I wasn’t sure what to do, and I needed the plants to start the experiment, so I looked up a home and garden shop in downtown Kyoto, hoping that they might have some cabbage seedlings for sale in their garden section. Since I don’t speak Japanese, I couldn’t just call and ask them if they had cabbages. I decided to jump on the subway near my university and tried to get downtown before the shop closed. Unfortunately the subway ticket machine was in Japanese, so it took me a long time to figure out how to buy a rail pass. Luckily, most of the stops were labeled in English so navigating once I was inside a bit easier.
However, once I got off the subway, the streets weren’t labeled in English, so I tried to navigate by landmarks. I knew that I needed to go left at a large temple and right at a high school. However, Kyoto has a lot of temples and high schools, so I ended up pretty lost on the back streets of Kyoto.
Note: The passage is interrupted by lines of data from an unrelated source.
<file path="src/hdl/sdd_pkg.sv">
`timescale 1ns / 1ps
`default_nettype none
// ---------------------------------------------------------------------------
// sdd_pkg
// Shared types and constants for the SSE data line deframer.
// ---------------------------------------------------------------------------
package sdd_pkg;

  localparam int OUT_W = 32;
  localparam int QDEPTH = 4;
  localparam int QPTR_W = $clog2(QDEPTH);

  localparam logic [7:0] CH_CR = 8'h0D;
  localparam logic [7:0] CH_LF = 8'h0A;
  localparam logic [7:0] CH_SPACE = 8'h20;

  localparam logic KIND_PAYLOAD = 1'b0;
  localparam logic KIND_EVENT = 1'b1;

  // Work for one accepted byte: up to a payload byte, a newline and a close.
  typedef struct packed {
    logic       pay_en;
    logic [7:0] pay_val;
    logic       nl_en;
    logic       close_en;
  } sdd_op_t;

  function automatic logic [7:0] prefix_char(input logic [2:0] idx);
    logic [7:0] c;
    unique case (idx)
      3'd0: c = 8'h64;  // d
      3'd1: c = 8'h61;  // a
      3'd2: c = 8'h74;  // t
      3'd3: c = 8'h61;  // a
      3'd4: c = 8'h3A;  // :
      default: c = 8'h00;
    endcase
    return c;
  endfunction

endpackage
`default_nettype wire

</file>
<file path="src/hdl/sse_data_line_deframer.sv">
`timescale 1ns / 1ps
`default_nettype none
// ---------------------------------------------------------------------------
// sse_data_line_deframer
// Extracts "data:" line payload from an SSE body and reports event closes.
// A byte's results are queued, then registered. One byte per cycle is taken
// while the queue has room; the result sequencer sends a byte's k results
// one per cycle out of its register unless out_ready is low. A 4-entry
// queue absorbs these bursts. Reset is synchronous, active low; it clears
// line state and counts and leaves the parser enabled.
// ---------------------------------------------------------------------------
module sse_data_line_deframer
  import sdd_pkg::*;
#(
  parameter int COUNT_BITS = 32
) (
  input  wire logic             clk,
  input  wire logic             rst_n,
  input  wire logic             in_valid,
  output logic                  in_ready,
  input  wire logic [7:0]       in_body_byte,
  input  wire logic             in_end_of_body,
  input  wire logic             cfg_valid,
  output logic                  cfg_ready,
  input  wire logic             cfg_parser_enabled,
  output logic                  out_valid,
  input  wire logic             out_ready,
  output logic                  out_result_kind,
  output logic [7:0]            out_payload_value,
  output logic [OUT_W-1:0]      out_closed_event_length,
  output logic [OUT_W-1:0]      out_events_seen,
  output logic [OUT_W-1:0]      out_payload_total,
  output logic                  out_run_last
);

  localparam int QW = $bits(sdd_op_t) + COUNT_BITS;

  logic                  q_full, q_empty, q_push, q_pop;
  sdd_op_t               push_op, head_op;
  logic [COUNT_BITS-1:0] push_len, head_len;
  logic [QW-1:0]         head_data;

  sdd_front #(.COUNT_BITS(COUNT_BITS)) u_front (
    .clk                (clk),
    .rst_n              (rst_n),
    .in_valid           (in_valid),
    .in_ready           (in_ready),
    .in_body_byte       (in_body_byte),
    .in_end_of_body     (in_end_of_body),
    .cfg_valid          (cfg_valid),
    .cfg_ready          (cfg_ready),
    .cfg_parser_enabled (cfg_parser_enabled),
    .q_full             (q_full),
    .q_push             (q_push),
    .q_op               (push_op),
    .q_len              (push_len)
  );

  sdd_queue #(.W(QW)) u_queue (
    .clk       (clk),
    .rst_n     (rst_n),
    .push      (q_push),
    .push_data ({push_op, push_len}),
    .pop       (q_pop),
    .head_data (head_data),
    .full      (q_full),
    .empty     (q_empty)
  );

  assign head_op  = head_data[QW-1:COUNT_BITS];
  assign head_len = head_data[COUNT_BITS-1:0];

  sdd_back #(.COUNT_BITS(COUNT_BITS)) u_back (
    .clk                     (clk),
    .rst_n                   (rst_n),
    .head_op                 (head_op),
    .head_len                (head_len),
    .q_empty                 (q_empty),
    .q_pop                   (q_pop),
    .out_valid               (out_valid),
    .out_ready               (out_ready),
    .out_result_kind         (out_result_kind),
    .out_payload_value       (out_payload_value),
    .out_closed_event_length (out_closed_event_length),
    .out_events_seen         (out_events_seen),
    .out_payload_total       (out_payload_total),
    .out_run_last            (out_run_last)
  );

endmodule
`default_nettype wire

</file>
<file path="src/hdl/sdd_front.sv">
`timescale 1ns / 1ps
`default_nettype none
// ---------------------------------------------------------------------------
// sdd_front
// Line scanner: classifies each body byte and queues the work it causes.
// ---------------------------------------------------------------------------
module sdd_front
  import sdd_pkg::*;
#(
  parameter int COUNT_BITS = 32
) (
  input  wire logic                  clk,
  input  wire logic                  rst_n,
  input  wire logic                  in_valid,
  output logic                       in_ready,
  input  wire logic [7:0]            in_body_byte,
  input  wire logic                  in_end_of_body,
  input  wire logic                  cfg_valid,
  output logic                       cfg_ready,
  input  wire logic                  cfg_parser_enabled,
  input  wire logic                  q_full,
  output logic                       q_push,
  output sdd_op_t                    q_op,
  output logic [COUNT_BITS-1:0]      q_len
);

  localparam int SUM_W = COUNT_BITS + 1;

  typedef enum logic [3:0] {
    PH_START       = 4'd0,
    PH_D1          = 4'd1,
    PH_D2          = 4'd2,
    PH_D3          = 4'd3,
    PH_D4          = 4'd4,
    PH_PREFIX_DONE = 4'd5,
    PH_PAYLOAD     = 4'd6,
    PH_SKIP        = 4'd7,
    PH_AFTER_CR    = 4'd8,
    PH_AFTER_LF    = 4'd9
  } phase_t;

  phase_t                phase_r, phase_nxt;
  logic                  lhp_r, lhp_nxt, lhp_mid;
  logic [COUNT_BITS-1:0] len_r, len_nxt, len_after;
  logic [SUM_W-1:0]      len_sum;
  logic                  enabled_r;

  logic       accept, take;
  logic       is_cr, is_lf, is_break, paired, line_start;
  logic       pay_en, nl_en, close_brk, close_cond, close_en;
  logic [7:0] pay_val;

  assign in_ready  = !q_full;
  assign cfg_ready = 1'b1;
  assign accept    = in_valid && in_ready;
  assign take      = accept && enabled_r;

  assign is_cr      = (in_body_byte == CH_CR);
  assign is_lf      = (in_body_byte == CH_LF);
  assign is_break   = is_cr || is_lf;
  assign paired     = ((phase_r == PH_AFTER_CR) && is_lf) ||
                      ((phase_r == PH_AFTER_LF) && is_cr);
  assign line_start = (phase_r == PH_START) || (phase_r == PH_AFTER_CR) ||
                      (phase_r == PH_AFTER_LF);

  always_comb begin
    phase_nxt = phase_r;
    lhp_mid   = lhp_r;
    pay_en    = 1'b0;
    pay_val   = in_body_byte;
    close_brk = 1'b0;
    if (is_break) begin
      if (paired) begin
        phase_nxt = PH_START;
      end else begin
        if (line_start) begin
          close_brk = 1'b1;
        end else if (((phase_r == PH_PREFIX_DONE) || (phase_r == PH_PAYLOAD)) && lhp_r) begin
          pay_en  = 1'b1;
          pay_val = CH_LF;
        end
        phase_nxt = is_cr ? PH_AFTER_CR : PH_AFTER_LF;
        lhp_mid   = 1'b0;
      end
    end else begin
      unique case (phase_r) inside
        PH_D1, PH_D2, PH_D3, PH_D4: begin
          phase_nxt = (in_body_byte == prefix_char(phase_r[2:0])) ?
                      phase_t'(phase_r + 4'd1) : PH_SKIP;
        end
        PH_PREFIX_DONE: begin
          if (in_body_byte != CH_SPACE) begin
            pay_en  = 1'b1;
            lhp_mid = 1'b1;
          end
          phase_nxt = PH_PAYLOAD;
        end
        PH_PAYLOAD: begin
          pay_en  = 1'b1;
          lhp_mid = 1'b1;
        end
        PH_SKIP: begin
          phase_nxt = PH_SKIP;
        end
        default: begin
          phase_nxt = (in_body_byte == prefix_char(3'd0)) ? PH_D1 : PH_SKIP;
          lhp_mid   = 1'b0;
        end
      endcase
    end

    nl_en      = in_end_of_body && !is_break && lhp_mid;
    close_cond = close_brk || in_end_of_body;
    len_sum    = {1'b0, len_r} + SUM_W'(pay_en) + SUM_W'(nl_en);
    len_after  = len_sum[COUNT_BITS] ? '1 : len_sum[COUNT_BITS-1:0];
    close_en   = close_cond && (len_after != '0);
    len_nxt    = close_cond ? '0 : len_after;
    lhp_nxt    = lhp_mid;
    if (in_end_of_body) begin
      phase_nxt = PH_START;
      lhp_nxt   = 1'b0;
    end
  end

  assign q_push         = take && (pay_en || nl_en || close_en);
  assign q_op.pay_en    = pay_en;
  assign q_op.pay_val   = pay_val;
  assign q_op.nl_en     = nl_en;
  assign q_op.close_en  = close_en;
  assign q_len          = len_after;

  always_ff @(posedge clk) begin
    if (!rst_n) begin
      phase_r   <= PH_START;
      lhp_r     <= 1'b0;
      len_r     <= '0;
      enabled_r <= 1'b1;
    end else begin
      if (cfg_valid) begin
        enabled_r <= cfg_parser_enabled;
      end
      if (take) begin
        phase_r <= phase_nxt;
        lhp_r   <= lhp_nxt;
        len_r   <= len_nxt;
      end
    end
  end

endmodule
`default_nettype wire

</file>
<file path="src/hdl/sdd_queue.sv">
`timescale 1ns / 1ps
`default_nettype none
// ---------------------------------------------------------------------------
// sdd_queue
// Short FIFO that decouples the line scanner from the result sequencer.
// ---------------------------------------------------------------------------
module sdd_queue
  import sdd_pkg::*;
#(
  parameter int W = 43
) (
  input  wire logic         clk,
  input  wire logic         rst_n,
  input  wire logic         push,
  input  wire logic [W-1:0] push_data,
  input  wire logic         pop,
  output logic [W-1:0]      head_data,
  output logic              full,
  output logic              empty
);

  logic [W-1:0]      mem_r [QDEPTH];
  logic [QPTR_W-1:0] wr_r, rd_r;
  logic [QPTR_W:0]   cnt_r;

  assign full      = (cnt_r == (QPTR_W+1)'(QDEPTH));
  assign empty     = (cnt_r == '0);
  assign head_data = mem_r[rd_r];

  always_ff @(posedge clk) begin
    if (push) begin
      mem_r[wr_r] <= push_data;
    end
  end

  always_ff @(posedge clk) begin
    if (!rst_n) begin
      wr_r  <= '0;
      rd_r  <= '0;
      cnt_r <= '0;
    end else begin
      if (push) begin
        wr_r <= wr_r + 1'b1;
      end
      if (pop) begin
        rd_r <= rd_r + 1'b1;
      end
      if (push && !pop) begin
        cnt_r <= cnt_r + 1'b1;
      end else if (pop && !push) begin
        cnt_r <= cnt_r - 1'b1;
      end
    end
  end

endmodule
`default_nettype wire

</file>
<file path="src/hdl/sdd_back.sv">
`timescale 1ns / 1ps
`default_nettype none
// ---------------------------------------------------------------------------
// sdd_back
// Result sequencer: expands queued work into results, keeps event counts.
// ---------------------------------------------------------------------------
module sdd_back
  import sdd_pkg::*;
#(
  parameter int COUNT_BITS = 32
) (
  input  wire logic                  clk,
  input  wire logic                  rst_n,
  input  wire sdd_op_t               head_op,
  input  wire logic [COUNT_BITS-1:0] head_len,
  input  wire logic                  q_empty,
  output logic                       q_pop,
  output logic                       out_valid,
  input  wire logic                  out_ready,
  output logic                       out_result_kind,
  output logic [7:0]                 out_payload_value,
  output logic [OUT_W-1:0]           out_closed_event_length,
  output logic [OUT_W-1:0]           out_events_seen,
  output logic [OUT_W-1:0]           out_payload_total,
  output logic                       out_run_last
);

  localparam int SUM_W = COUNT_BITS + 1;

  logic                  out_valid_r;
  logic [2:0]            done_r;
  logic [COUNT_BITS-1:0] ev_r, tot_r, ev_inc, tot_inc;
  logic [SUM_W-1:0]      ev_sum, tot_sum;
  logic [2:0]            flags, pending, sel, rest;
  logic                  load;

  logic                  kind_r, last_r;
  logic [7:0]            val_r;
  logic [OUT_W-1:0]      clen_r, evs_r, tots_r;

  assign flags   = {head_op.close_en, head_op.nl_en, head_op.pay_en};
  assign pending = flags & ~done_r;
  assign sel     = pending & (~pending + 3'd1);
  assign rest    = pending & ~sel;
  assign load    = !q_empty && (!out_valid_r || out_ready);
  assign q_pop   = load && (rest == '0);

  assign ev_sum  = {1'b0, ev_r} + SUM_W'(1);
  assign tot_sum = {1'b0, tot_r} + {1'b0, head_len};
  assign ev_inc  = ev_sum[COUNT_BITS] ? '1 : ev_sum[COUNT_BITS-1:0];
  assign tot_inc = tot_sum[COUNT_BITS] ? '1 : tot_sum[COUNT_BITS-1:0];

  always_ff @(posedge clk) begin
    if (!rst_n) begin
      out_valid_r <= 1'b0;
      done_r      <= '0;
      ev_r        <= '0;
      tot_r       <= '0;
    end else begin
      if (load) begin
        out_valid_r <= 1'b1;
        done_r      <= (rest == '0) ? 3'b000 : (done_r | sel);
        if (sel[2]) begin
          ev_r  <= ev_inc;
          tot_r <= tot_inc;
        end
      end else if (out_ready) begin
        out_valid_r <= 1'b0;
      end
    end
  end

  always_ff @(posedge clk) begin
    if (load) begin
      kind_r <= sel[2] ? KIND_EVENT : KIND_PAYLOAD;
      val_r  <= sel[0] ? head_op.pay_val : (sel[1] ? CH_LF : 8'h00);
      clen_r <= sel[2] ? OUT_W'(head_len) : '0;
      evs_r  <= sel[2] ? OUT_W'(ev_inc) : OUT_W'(ev_r);
      tots_r <= sel[2] ? OUT_W'(tot_inc) : OUT_W'(tot_r);
      last_r <= (rest == '0);
    end
  end

  assign out_valid               = out_valid_r;
  assign out_result_kind         = kind_r;
  assign out_payload_value       = val_r;
  assign out_closed_event_length = clen_r;
  assign out_events_seen         = evs_r;
  assign out_payload_total       = tots_r;
  assign out_run_last            = last_r;

endmodule
`default_nettype wire
</file>
<file path="config.mk">
export PLATFORM = sky130hd
export DESIGN_NAME = sse_data_line_deframer
export DESIGN_NICKNAME = d
export VERILOG_FILES = /design/src/hdl/sdd_pkg.sv /design/src/hdl/sse_data_line_deframer.sv /design/src/hdl/sdd_front.sv /design/src/hdl/sdd_queue.sv /design/src/hdl/sdd_back.sv
export SDC_FILE = /design/constraint.sdc
export NUM_CORES = 1
export LEC_CHECK = 0
export BUFFER_PORTS_ARGS = -buffer_cell sky130_fd_sc_hd__buf_4
export CAP_MARGIN = 20
export CORE_ASPECT_RATIO = 1.5
export CORE_MARGIN = 4
export CORE_UTILIZATION = 52
export DETAILED_ROUTE_END_ITERATION = 8
export GPL_TIMING_DRIVEN = 0
export PLACE_DENSITY = 0.75
export REMOVE_ABC_BUFFERS = 1
export SLEW_MARGIN = 20
export SYNTH_ARGS = -nofsm -noshare
export SYNTH_HDL_FRONTEND = slang
export SYNTH_HIERARCHICAL = 1
export SYNTH_SLANG_ARGS = --single-unit
</file>
<file path="constraint.sdc">
create_clock -name clk -period 6.1 [get_ports clk]
set_input_delay 0.305 -clock clk [delete_from_list [all_inputs] [get_ports clk]]
set_output_delay 0.305 -clock clk [all_outputs]
set_load 0.02 [all_outputs]
</file>
==> results.yml <==
status:
  outcome: "finished clean"
sta:
  clock.fmax_ghz: 0.174
  slew_violations: 0
  timing.final.crit_share_pct: 94.0
  timing.slew.headroom_pct: 39.5
  period_needed_ns: 5.73
  skew_ns: 0.0153
  holdWs_ns: 0.0217
  rsz0062_at_grt: "no"
  setup_viol: 0
  tightest_slew_ns: 0.908
  hold_viol_final: 0
synthesis:
  ys.flop_type: "edfxtp_1"
  synth_seq_cells: 393
  synth_seq_area_share_pct: 56.9
  synthTopCellsByArea: "edfxtp_1, dfxtp_1, mux4_2"
  yosysWarnings: 6
  async_flop_share_pct: 0
  syn_avg_cell_area_sq_um: 12.6
  syn_inst: 1487
  synth_top_area_share_pct: 44.6
  synth_cell_types: 93
  synth-edff-count: 278
  netlist.top_cell.by_area: "edfxtp_1"
  syn-cell-area_sq_um: 18700
pwr:
  power.leakage_nw: 7.93
  p_total_mw: 8.78
  cellPowerDensity_nw_per_um2: 415
  ir_drop_mv: 0.353
clock_tree:
  htree_levels: 2
  cts_tree: "done"
  cts_buffer_depth: 3
  numCtsBuffers: 36
  clock_sinks: 393
  clockRootBuffer: "clkbuf_16"
  clkTransAtPathRegs_ns: 0.06
  clk_latency_ns: 0.53
critical_path:
  reg2reg_depth: 24
  worstPathBufferInverterCount: 3
  cp.arrival_ns: 6.19
  worstPathCellList: "inv_1 -> ha_2 -> nor2b_1 -> nor3_2 -> o21a_1 -> o21ai_0 -> o21ai_0 -> nand3_1 -> fa_2 -> inv_1 -> ha_1 -> nand3_2 -> nor3_2 -> and3_1 -> mux2_2 -> a2111o_1 -> nor4_4 -> a21oi_2 -> ha_1 -> inv_1 -> fa_1 -> xor2_1 -> or3_1 -> a21boi_0"
  r2r_start: "u_front/phase_r[0]"
  max_stage_delay_ns: 0.45
  critPathRequiredTime_ns: 6.55
  start_kind: "register"
  critPathSlowestCell: "fa_2"
  end_kind: "register"
  cp_max_fo: 10
  rr_endpoint: "u_queue/cnt_r[2]"
  worst-setup-path-type: "register to register"
  cp_top_family: "simple AND/OR/NAND/NOR gates"
  r2r_setup_slack_ns: 0.37
  cp_common_cell: "inv_1"
route:
  wl_per_cell_um: 18.6
  first_pass_iters: 5
  ant_nets: 0
  wirelength_um: 38400
  vias: 12300
  drt_iter0_markers: 587
  vias_per_cell: 5.96
  drcViolationCount: 0
floorplanning:
  fp-row-count: 84
  io_pins: 124
  initial_core_util_pct: 53.0
  core_region_area_sq_um: 35300
  die_w_um: 163
  die-area_sq_um: 39100
  die_h_um: 240
cells_and_area:
  final_cell_area_sq_um: 21200
  synthToLayoutAreaGrowth_pct: 13.3
  nNetsFinal: 1622
  layout_common_cells: "edfxtp_1, buf_4, dfxtp_1"
  instances_no_fill: 2061
  antenna_cells: 0
  layout-drive-gt1-share_pct: 18.6
  final_core_util_pct: 60.0
  fillers: 2762
  mostFrequentLayoutCell: "edfxtp_1"
flow_run:
  cap_violations: 0
placement:
  gp_congestion: 0.888
  dp_hpwl_um: 25900
  place_inst: 1993
  dpl_cell_area_sq_um: 20000
  portBuffers: 122
hold_path:
  hold_path_class: "input port to register"
  hold_depth: 3
  holdCritStartpoint: "cfg_valid"
  hold-path-endpoint: "u_front/enabled_r"
global_routing:
  grt_max_degree: 87
  overflow: 0
  grt_pass1_wl_um: 61900
  antenna_found_initial: 0
  grt_usage_pct: 19.2
  first_global_vias: 12300
[power by group]
part	internal, mW	total, mW	switching [mW]
sequential	3.46	3.66	0.204
clock	1.23	2.18	0.957
combinational	1.14	2.94	1.80
[cells in the mapped netlist, drive strengths merged (32+ instances only)]
cell and n:
edfxtp 278, o21ai 48, clkbuf 57, xnor2 55
a22oi 35, nor2 48, dfxtp 115, nor2b 47
xor2 37, nand3 48, a21oi 67, o221a 32
buf 41, o22a 32, ha 44, mux4 43
nand2 112, and2 56
[worst max-delay path by stage]
stage / start / to / slack (ns) / depth (start not counted)
final: u_front/phase_r[0] / u_queue/cnt_r[2] / 0.37 / 24
after global routing: u_front/phase_r[0] / u_queue/cnt_r[2] / 0.03 / 24
after CTS: u_front/phase_r[0] / u_queue/cnt_r[2] / 0.03 / 24
after detailed placement: u_front/phase_r[0] / u_queue/cnt_r[2] / -0.44 / 24
after global placement: u_queue/cnt_r[0] / u_back/tot_r[24] / -2.56 / 5
after floorplan: register / u_back/tot_r[23] / 0.51 / 10
[metrics by stage]
| stage | worst slack, ns | TNS [ns] |
|---|---|---|
| after floorplan | 0.511 | 0 |
| after global placement | -2.56 | -309.76 |
| after detailed placement | -0.444 | -20.77 |
| after CTS | 0.0298 | 0 |
| after global routing | 0.0302 | 0 |
| final | 0.366 | 0 |
[routing by layer]
layer | track usage [%] | routed length (um)
met4 | 6.84 | 1040
met2 | 36.3 | 20800
met3 | 2.57 | 1540
met5 | 0 | 0
met1 | 22.2 | 15000
[tightest hold or removal path: stages]
cell	delay, ns
buf_4	0.08
mux2i_1	0.07
nand2_1	0.06
[kinds of logic after synthesis]
kind of cell	after synthesis	share of synthesized area, %
compound gates	325	12.9
flops	393	56.9
xor+xnor	92	4.31
simple gates	447	13.4
other cells	1	0.0200
mux	53	5.83
fa+ha+maj	47	3.26
buf+inv	129	3.36
[state kept, by name, indices dropped and copies added (netlist names), 2 cells and up, named ones only]
register / cells
u_back/out_events_seen: 32
u_back/tot_r: 32
u_back/done_r: 3
u_front/len_r: 32
u_back/out_payload_total: 32
u_queue/cnt_r: 3
u_front/phase_r: 4
u_queue/wr_r: 2
u_queue/mem_r: 172
u_back/out_payload_value: 8
u_back/out_closed_event_length: 32
u_queue/rd_r: 2
u_back/ev_r: 32
[layout make-up]
type / count / area, sq um / share of cell area, %
Sequential cell: 393 / 10700 / 50.3
Multi-Input combinational cell: 965 / 7530 / 35.6
Timing Repair Buffer: 133 / 1120 / 5.30
Clock buffer: 45 / 1010 / 4.75
Tap cell: 473 / 592 / 2.79
Clock inverter: 21 / 153 / 0.720
Inverter: 31 / 121 / 0.573
[what timing repair did]
item                                    CTS  global route
pin swaps                                 0             1
endpoints found under the hold margin     1             0
resized for setup                         4             7
endpoints found under the setup margin  175             3
hold buffers                              1             0
buffers inserted                          0             1
Power figures use the tool's default switching activity.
I eventually did find the Home and Garden shop after about an hour of walking, and bought some small cabbage plants. However, taking them on the subway was a bit of a challenge. Luckily, I made it back to the train before rush hour, because the subway cars are incredibly crowded around 7 pm when work gets out, and I was afraid someone would crush my plants.
My laboratory is still about a mile from the subway station, but luckily I have a bike with an enormous basket. Kyoto is an incredibly bike friendly city. The train system here is cheap and efficient, secondhand bikes are about $50.00, and every street has a bike lane. Most bikes here are built to haul everything a person would need in their daily life. My little bike has just one basket, but it’s common to see moms with two children in saftey seats on the front and back of the bike and a basket of groceries on the back of the bike as well. My Japanese labmates even use their bikes to go out collecting insects in the mountains outside the city.
After all that work, I was really happy to get my plants into the lab. It was a pretty crazy and stressful day, but I think that if he was real, MacGyver would be proud!